This Week in Music, March 5, 2013: Replacements reunion, Hendrix exhumation Page 3

Jimi Hendrix photo

Jimi Hendrix: People, Hell and Angels

Archival release (Experience Hendrix/Legacy)

Lo these many decades since Jimi Hendrix’s death in 1970, I have witnessed the incessant parade of reissues, repackagings, and exhumations as the distribution rights to his catalog have shifted primarily from Reprise to MCA to Legacy. Much of this activity has left me cool, if not exactly cold. That said, I’m happy to say now that despite the usual prevalence of repetition (including alternate takes of two songs from the previous archival release, 2010’s Valleys of Neptune), I’m pleased with many of the 12 unreleased studio tracks on People, Hell and Angels (an album title once considered by Hendrix).

Much of the credit goes to mixer Eddie Kramer for his continuing efforts to show Hendrix’s recordings in their original, basic forms, mostly before the guitarist himself (or anyone else, during or after his lifetime) tinkered with them. Accordingly, this December 1969 version of “Earth Blues” is better than the one on Rainbow Bridge (now on First Rays of the New Rising Sun) because Hendrix’s overdubs in Ping-Pong stereo are gone, making the performance less busy. Similarly, “Somewhere,” from all the way back in March 1968, reinstates both Stephen Stills (on bass) and Buddy Miles, negating the posthumous revisions on Crash Landing and the 2000 box set The Jimi Hendrix Experience. Other highlights: the loping tempo and stabbing guitar of “Bleeding Heart” (May 1969), the trim run-through of “Izabella” (August 1969).

There’s a typically dazzling solo on “Hear My Train a Comin’ ” (May 1969), but the best of this song’s versions likely remains the demo on the 2010 box set West Coast Seattle Boy. Meanwhile, the only tracks here that can be considered genuine standalone rarities are “Inside Out” (June 1968), “Let Me Move You” (March 1969), and “Mojo Man” (August 1970), but the first is revealed as an amalgam of “Ezy Ryder” and “Tax Free,” and the others have Hendrix playing a not particularly remarkable sideman to, respectively, saxophonist/vocalist Lonnie Youngblood and the Ghetto Fighters.

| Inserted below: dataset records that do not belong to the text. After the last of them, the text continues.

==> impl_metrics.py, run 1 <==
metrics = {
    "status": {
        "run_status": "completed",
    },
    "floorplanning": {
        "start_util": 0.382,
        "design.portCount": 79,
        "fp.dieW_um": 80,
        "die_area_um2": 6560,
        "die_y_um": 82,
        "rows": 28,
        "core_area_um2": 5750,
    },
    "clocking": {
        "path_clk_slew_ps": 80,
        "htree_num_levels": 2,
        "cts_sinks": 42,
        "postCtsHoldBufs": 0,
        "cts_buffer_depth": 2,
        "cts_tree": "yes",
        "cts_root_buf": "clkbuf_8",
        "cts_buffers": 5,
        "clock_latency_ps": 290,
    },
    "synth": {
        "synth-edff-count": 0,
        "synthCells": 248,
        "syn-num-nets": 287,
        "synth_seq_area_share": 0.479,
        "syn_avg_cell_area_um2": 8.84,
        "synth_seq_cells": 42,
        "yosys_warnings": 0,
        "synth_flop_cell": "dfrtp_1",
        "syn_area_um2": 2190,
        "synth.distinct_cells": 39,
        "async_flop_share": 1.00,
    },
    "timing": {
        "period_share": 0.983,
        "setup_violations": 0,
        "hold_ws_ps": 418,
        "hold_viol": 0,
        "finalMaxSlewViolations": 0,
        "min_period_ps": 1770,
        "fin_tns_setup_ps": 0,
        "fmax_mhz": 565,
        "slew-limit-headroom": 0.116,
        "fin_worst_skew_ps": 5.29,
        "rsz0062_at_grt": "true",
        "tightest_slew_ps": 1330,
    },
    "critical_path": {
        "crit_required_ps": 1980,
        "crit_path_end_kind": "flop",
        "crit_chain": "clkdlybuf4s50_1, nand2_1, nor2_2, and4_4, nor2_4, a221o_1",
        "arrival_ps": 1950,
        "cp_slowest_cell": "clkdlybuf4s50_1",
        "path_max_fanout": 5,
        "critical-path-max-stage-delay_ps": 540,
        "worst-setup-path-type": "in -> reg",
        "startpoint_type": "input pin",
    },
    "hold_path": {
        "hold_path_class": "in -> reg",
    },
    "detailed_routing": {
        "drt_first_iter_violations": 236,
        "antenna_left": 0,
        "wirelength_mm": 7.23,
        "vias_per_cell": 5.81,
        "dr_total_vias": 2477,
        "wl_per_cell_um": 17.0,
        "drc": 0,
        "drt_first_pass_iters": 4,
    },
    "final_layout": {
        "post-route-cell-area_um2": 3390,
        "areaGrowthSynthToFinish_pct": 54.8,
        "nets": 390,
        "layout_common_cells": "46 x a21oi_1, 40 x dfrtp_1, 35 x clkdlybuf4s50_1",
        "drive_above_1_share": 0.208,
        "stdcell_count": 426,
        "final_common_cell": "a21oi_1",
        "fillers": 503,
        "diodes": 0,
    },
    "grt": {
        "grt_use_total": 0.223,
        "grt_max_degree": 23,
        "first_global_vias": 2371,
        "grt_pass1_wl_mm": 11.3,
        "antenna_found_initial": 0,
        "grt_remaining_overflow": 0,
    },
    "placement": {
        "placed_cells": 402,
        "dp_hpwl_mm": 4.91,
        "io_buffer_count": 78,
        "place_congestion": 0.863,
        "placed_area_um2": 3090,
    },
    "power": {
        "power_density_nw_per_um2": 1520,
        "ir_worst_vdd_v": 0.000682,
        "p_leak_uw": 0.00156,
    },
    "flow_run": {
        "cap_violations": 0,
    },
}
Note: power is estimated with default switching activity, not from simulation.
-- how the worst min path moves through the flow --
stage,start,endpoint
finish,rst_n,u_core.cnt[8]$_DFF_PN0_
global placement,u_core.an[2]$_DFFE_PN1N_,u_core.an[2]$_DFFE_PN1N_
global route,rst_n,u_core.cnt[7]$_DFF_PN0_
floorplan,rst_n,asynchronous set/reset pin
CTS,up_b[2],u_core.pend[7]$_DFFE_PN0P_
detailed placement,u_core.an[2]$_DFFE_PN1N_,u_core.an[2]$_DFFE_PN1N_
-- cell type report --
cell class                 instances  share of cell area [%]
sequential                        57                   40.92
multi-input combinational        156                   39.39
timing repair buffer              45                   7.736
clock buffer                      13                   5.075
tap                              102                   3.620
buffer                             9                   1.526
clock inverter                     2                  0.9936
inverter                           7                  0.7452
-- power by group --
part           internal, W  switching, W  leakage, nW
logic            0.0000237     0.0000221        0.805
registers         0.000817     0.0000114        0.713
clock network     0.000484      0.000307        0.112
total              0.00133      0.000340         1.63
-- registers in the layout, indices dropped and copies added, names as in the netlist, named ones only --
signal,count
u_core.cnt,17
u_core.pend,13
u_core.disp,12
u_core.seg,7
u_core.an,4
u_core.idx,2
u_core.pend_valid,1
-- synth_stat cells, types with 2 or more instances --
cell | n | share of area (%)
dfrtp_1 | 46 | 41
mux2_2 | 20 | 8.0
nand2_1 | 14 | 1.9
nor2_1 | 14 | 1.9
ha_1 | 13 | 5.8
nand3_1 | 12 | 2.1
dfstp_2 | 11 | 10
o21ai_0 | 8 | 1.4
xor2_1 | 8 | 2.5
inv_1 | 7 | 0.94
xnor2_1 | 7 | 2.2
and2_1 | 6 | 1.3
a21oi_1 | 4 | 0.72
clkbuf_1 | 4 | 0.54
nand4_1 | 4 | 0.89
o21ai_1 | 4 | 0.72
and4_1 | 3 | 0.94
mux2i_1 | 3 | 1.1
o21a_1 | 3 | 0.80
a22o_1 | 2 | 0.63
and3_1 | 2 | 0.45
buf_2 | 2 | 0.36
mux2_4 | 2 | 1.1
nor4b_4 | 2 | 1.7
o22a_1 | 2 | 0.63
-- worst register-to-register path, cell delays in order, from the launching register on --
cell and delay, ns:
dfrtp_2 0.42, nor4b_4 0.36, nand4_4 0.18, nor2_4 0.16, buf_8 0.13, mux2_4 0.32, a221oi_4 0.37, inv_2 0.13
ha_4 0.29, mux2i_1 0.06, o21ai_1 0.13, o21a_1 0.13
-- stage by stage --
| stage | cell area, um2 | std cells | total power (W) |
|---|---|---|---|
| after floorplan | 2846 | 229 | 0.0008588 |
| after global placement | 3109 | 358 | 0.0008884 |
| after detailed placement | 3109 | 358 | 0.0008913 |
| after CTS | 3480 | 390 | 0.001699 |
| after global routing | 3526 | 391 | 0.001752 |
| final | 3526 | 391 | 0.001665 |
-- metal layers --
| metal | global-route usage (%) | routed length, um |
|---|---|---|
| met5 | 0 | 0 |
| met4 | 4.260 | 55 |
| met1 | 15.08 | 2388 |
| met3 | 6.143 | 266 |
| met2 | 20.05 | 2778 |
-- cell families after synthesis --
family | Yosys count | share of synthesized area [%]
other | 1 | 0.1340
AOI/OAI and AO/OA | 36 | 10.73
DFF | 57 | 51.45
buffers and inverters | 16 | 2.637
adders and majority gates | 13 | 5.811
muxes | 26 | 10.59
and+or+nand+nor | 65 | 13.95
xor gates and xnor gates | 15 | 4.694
==> config.mk <==
export PLATFORM = sky130hd
export DESIGN_NAME = ahb_rom_dual_port_arbiter
export DESIGN_NICKNAME = d
export VERILOG_FILES = /design/src/rtl/ahb_rom_dual_port_arbiter.sv
export SDC_FILE = /design/constraint.sdc
export NUM_CORES = 1
export LEC_CHECK = 0
export CAP_MARGIN = 20
export CORE_ASPECT_RATIO = 1.4
export CORE_MARGIN = 2
export CORE_UTILIZATION = 33
export CTS_CLUSTER_SIZE = 40
export DETAILED_ROUTE_END_ITERATION = 12
export MAX_ROUTING_LAYER = met4
export PLACE_DENSITY = 0.89
export SYNTH_ARGS = -nofsm -noshare
export SYNTH_HDL_FRONTEND = slang
export SYNTH_HIERARCHICAL = 1
export SYNTH_SLANG_ARGS = --single-unit
==> constraint.sdc <==
create_clock -name clk -period 3.05 [get_ports clk]
set_input_delay 0.305 -clock clk [delete_from_list [all_inputs] [get_ports clk]]
set_output_delay 0.305 -clock clk [all_outputs]
set_load 0.01 [all_outputs]
==> src/rtl/ahb_rom_dual_port_arbiter.sv <==
// ahb_rom_dual_port_arbiter
//   Shares one single-port synchronous boot ROM between two AHB-lite slave
//   ports. P0 is the core instruction bus, P1 the data/debug bus. Each read
//   beat is arbitrated for the ROM; an uncontested read completes with zero
//   wait states and the losing port of a contested cycle gets one wait state.
//   Writes are answered with a two-cycle ERROR response and never reach the ROM.
//
// Ports
//   clk, rstn                 clock, synchronous active-low reset
//   pN_hsel_i .. pN_hready_i  AHB-lite slave inputs for port N (N = 0, 1)
//   pN_hrdata_o               read data (ROM data while in the data phase)
//   pN_hreadyout_o            slave HREADYOUT
//   pN_hresp_o                1 = ERROR
//   rom_req_o, rom_addr_o     ROM read strobe and byte address
//   rom_rdata_i               ROM data, valid the cycle after rom_req_o

// Checks that both ports are never stalled waiting for the ROM at once.
module ahb_rom_dual_port_arbiter_chk (
  input logic clk,
  input logic rstn,
  input logic wait0,
  input logic wait1
);
  a_single_wait: assert property (@(posedge clk) disable iff (!rstn) !(wait0 && wait1));
endmodule

module ahb_rom_dual_port_arbiter #(
  parameter int AHB_ADDR_WIDTH = 32,
  parameter int AHB_DATA_WIDTH = 32,
  parameter int ROM_ADDR_WIDTH = 16,
  parameter int ROM_OFFSET     = 32'h80,
  parameter bit RR_MODE        = 1'b0
) (
  input  logic                      clk,
  input  logic                      rstn,
  input  logic                      p0_hsel_i,
  input  logic [AHB_ADDR_WIDTH-1:0] p0_haddr_i,
  input  logic                      p0_hwrite_i,
  input  logic [1:0]                p0_htrans_i,
  input  logic                      p0_hready_i,
  output logic [AHB_DATA_WIDTH-1:0] p0_hrdata_o,
  output logic                      p0_hreadyout_o,
  output logic                      p0_hresp_o,
  input  logic                      p1_hsel_i,
  input  logic [AHB_ADDR_WIDTH-1:0] p1_haddr_i,
  input  logic                      p1_hwrite_i,
  input  logic [1:0]                p1_htrans_i,
  input  logic                      p1_hready_i,
  output logic [AHB_DATA_WIDTH-1:0] p1_hrdata_o,
  output logic                      p1_hreadyout_o,
  output logic                      p1_hresp_o,
  output logic                      rom_req_o,
  output logic [ROM_ADDR_WIDTH-1:0] rom_addr_o,
  input  logic [AHB_DATA_WIDTH-1:0] rom_rdata_i
);

  localparam int RAW = ROM_ADDR_WIDTH;
  localparam logic [RAW-1:0] ROM_OFF = RAW'(ROM_OFFSET);

  typedef enum logic [2:0] {
    ST_IDLE = 3'd0,
    ST_WAIT = 3'd1,
    ST_DATA = 3'd2,
    ST_ERR1 = 3'd3,
    ST_ERR2 = 3'd4
  } state_e;

  logic [1:0]     hsel_s, hready_s, hwrite_s, htrans_nsq_s;
  logic [RAW-1:0] haddr_s [2];

  state_e         state_q [2];
  state_e         state_d [2];
  logic [RAW-1:0] pend_addr_q [2];
  logic [RAW-1:0] pend_addr_d [2];
  logic [1:0]     hreadyout_q, hreadyout_d;
  logic [1:0]     hresp_q, hresp_d;
  logic           rr_last_q, rr_last_d;   // 1 = P1 was granted last

  logic [1:0]     accept_s, rd_s, wr_s, waiting_s, grant_s;
  logic           contested_s;
  logic [RAW-1:0] sel_addr_s;
  logic           unused_s;

  assign hsel_s       = {p1_hsel_i, p0_hsel_i};
  assign hready_s     = {p1_hready_i, p0_hready_i};
  assign hwrite_s     = {p1_hwrite_i, p0_hwrite_i};
  assign htrans_nsq_s = {p1_htrans_i[1], p0_htrans_i[1]};
  assign haddr_s[0]   = p0_haddr_i[RAW-1:0];
  assign haddr_s[1]   = p1_haddr_i[RAW-1:0];

  // Upper address bits and htrans[0] play no part in a ROM read.
  assign unused_s = ^{p0_haddr_i[AHB_ADDR_WIDTH-1:RAW], p1_haddr_i[AHB_ADDR_WIDTH-1:RAW],
                      p0_htrans_i[0], p1_htrans_i[0]};

  // Transfer qualification and one-per-cycle ROM grant.
  always_comb begin
    accept_s    = 2'b00;
    rd_s        = 2'b00;
    wr_s        = 2'b00;
    waiting_s   = 2'b00;
    for (int n = 0; n < 2; n++) begin
      waiting_s[n] = (state_q[n] == ST_WAIT);
      // Only states that present HREADYOUT=1 with no pending beat take a new address.
      if (state_q[n] == ST_IDLE || state_q[n] == ST_DATA || state_q[n] == ST_ERR2) begin
        accept_s[n] = rstn & hsel_s[n] & hready_s[n] & htrans_nsq_s[n];
      end else begin
        accept_s[n] = 1'b0;
      end
      rd_s[n] = accept_s[n] & ~hwrite_s[n];
      wr_s[n] = accept_s[n] & hwrite_s[n];
    end
    contested_s = rd_s[0] & rd_s[1] & ~waiting_s[0] & ~waiting_s[1];

    // A port already stalled owns the ROM; otherwise at most one fresh read
    // survives the contest.
    grant_s = 2'b00;
    if (!rstn) begin
      grant_s = 2'b00;
    end else if (waiting_s[0]) begin
      grant_s = 2'b01;
    end else if (waiting_s[1]) begin
      grant_s = 2'b10;
    end else if (contested_s) begin
      if (RR_MODE && !rr_last_q) begin
        grant_s = 2'b10;
      end else begin
        grant_s = 2'b01;
      end
    end else begin
      grant_s = rd_s;
    end

    if (contested_s) begin
      rr_last_d = grant_s[1];
    end else begin
      rr_last_d = rr_last_q;
    end

    sel_addr_s = '0;
    if (grant_s[1]) begin
      sel_addr_s = waiting_s[1] ? pend_addr_q[1] : haddr_s[1];
    end else if (grant_s[0]) begin
      sel_addr_s = waiting_s[0] ? pend_addr_q[0] : haddr_s[0];
    end else begin
      sel_addr_s = '0;
    end
  end

  assign rom_req_o  = |grant_s;
  // Wraps modulo 2^RAW, so addresses below the offset alias to the top of the ROM.
  assign rom_addr_o = rom_req_o ? (sel_addr_s - ROM_OFF) : '0;

  // Per-port next state, pending address and next registered response.
  always_comb begin
    for (int n = 0; n < 2; n++) begin
      state_d[n]     = state_q[n];
      pend_addr_d[n] = pend_addr_q[n];
      case (state_q[n])
        ST_IDLE, ST_DATA, ST_ERR2: begin
          if (wr_s[n]) begin
            state_d[n] = ST_ERR1;
          end else if (rd_s[n] && grant_s[n]) begin
            state_d[n] = ST_DATA;
          end else if (rd_s[n]) begin
            state_d[n]     = ST_WAIT;
            pend_addr_d[n] = haddr_s[n];
          end else begin
            state_d[n] = ST_IDLE;
          end
        end
        ST_WAIT: state_d[n] = ST_DATA;
        ST_ERR1: state_d[n] = ST_ERR2;
        default: state_d[n] = ST_IDLE;
      endcase

      case (state_d[n])
        ST_WAIT: begin
          hreadyout_d[n] = 1'b0;
          hresp_d[n]     = 1'b0;
        end
        ST_ERR1: begin
          hreadyout_d[n] = 1'b0;
          hresp_d[n]     = 1'b1;
        end
        ST_ERR2: begin
          hreadyout_d[n] = 1'b1;
          hresp_d[n]     = 1'b1;
        end
        default: begin
          hreadyout_d[n] = 1'b1;
          hresp_d[n]     = 1'b0;
        end
      endcase
    end
  end

  // State, pending address, response and round-robin registers.
  always_ff @(posedge clk) begin
    if (!rstn) begin
      for (int n = 0; n < 2; n++) begin
        state_q[n]     <= ST_IDLE;
        pend_addr_q[n] <= '0;
      end
      hreadyout_q <= 2'b11;
      hresp_q     <= 2'b00;
      rr_last_q   <= 1'b1;
    end else begin
      for (int n = 0; n < 2; n++) begin
        state_q[n]     <= state_d[n];
        pend_addr_q[n] <= pend_addr_d[n];
      end
      hreadyout_q <= hreadyout_d;
      hresp_q     <= hresp_d;
      rr_last_q   <= rr_last_d;
    end
  end

  // ROM data is only valid in the cycle after the grant, so it is steered
  // straight through to the port sitting in its data phase.
  assign p0_hrdata_o    = (state_q[0] == ST_DATA) ? rom_rdata_i : '0;
  assign p1_hrdata_o    = (state_q[1] == ST_DATA) ? rom_rdata_i : '0;
  assign p0_hreadyout_o = hreadyout_q[0];
  assign p1_hreadyout_o = hreadyout_q[1];
  assign p0_hresp_o     = hresp_q[0];
  assign p1_hresp_o     = hresp_q[1];

  ahb_rom_dual_port_arbiter_chk u_chk (
    .clk   (clk),
    .rstn  (rstn),
    .wait0 (waiting_s[0]),
    .wait1 (waiting_s[1])
  );

endmodule
===== config.mk =====
export PLATFORM = sky130hd
export DESIGN_NAME = game_sequencer
export DESIGN_NICKNAME = d
export VERILOG_FILES = /design/src/rtl/game_sequencer_pkg.sv /design/src/rtl/game_sequencer_bcd_counter4.sv /design/src/rtl/game_sequencer.sv
export SDC_FILE = /design/constraint.sdc
export NUM_CORES = 1
export LEC_CHECK = 0
export ABC_AREA = 1
export BUFFER_PORTS_ARGS = -buffer_cell sky130_fd_sc_hd__buf_2
export CORE_ASPECT_RATIO = 0.75
export CORE_UTILIZATION = 56
export CTS_CLUSTER_SIZE = 16
export DETAILED_ROUTE_END_ITERATION = 16
export PLACE_DENSITY_LB_ADDON = 0.3
export SLEW_MARGIN = 40
export SYNTH_ARGS = -nofsm -noshare
export SYNTH_HDL_FRONTEND = slang
export SYNTH_SLANG_ARGS = --single-unit

===== constraint.sdc =====
create_clock -name clock -period 2.04 [get_ports clock]
set_clock_uncertainty 0.15 [all_clocks]
set_input_delay 0 -clock clock [delete_from_list [all_inputs] [get_ports clock]]
set_output_delay 0 -clock clock [all_outputs]
set_load 0.01 [all_outputs]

Is this album, as touted, “essential”? Not really. Does it contain, as claimed by co-producer and booklet essayist John McDermott, “some of the finest Jimi Hendrix guitar work ever issued”? Debatable. At the end of the day, releases like People, Hell and Angels make one pine for the work released by Hendrix before his death. Which you can rediscover yet again on mono vinyl reissues of Are You Experienced and Axis: Bold as Love, also being released today by Legacy.

Swamp Dogg photo

Swamp Dogg: Total Destruction to Your Mind; Rat On!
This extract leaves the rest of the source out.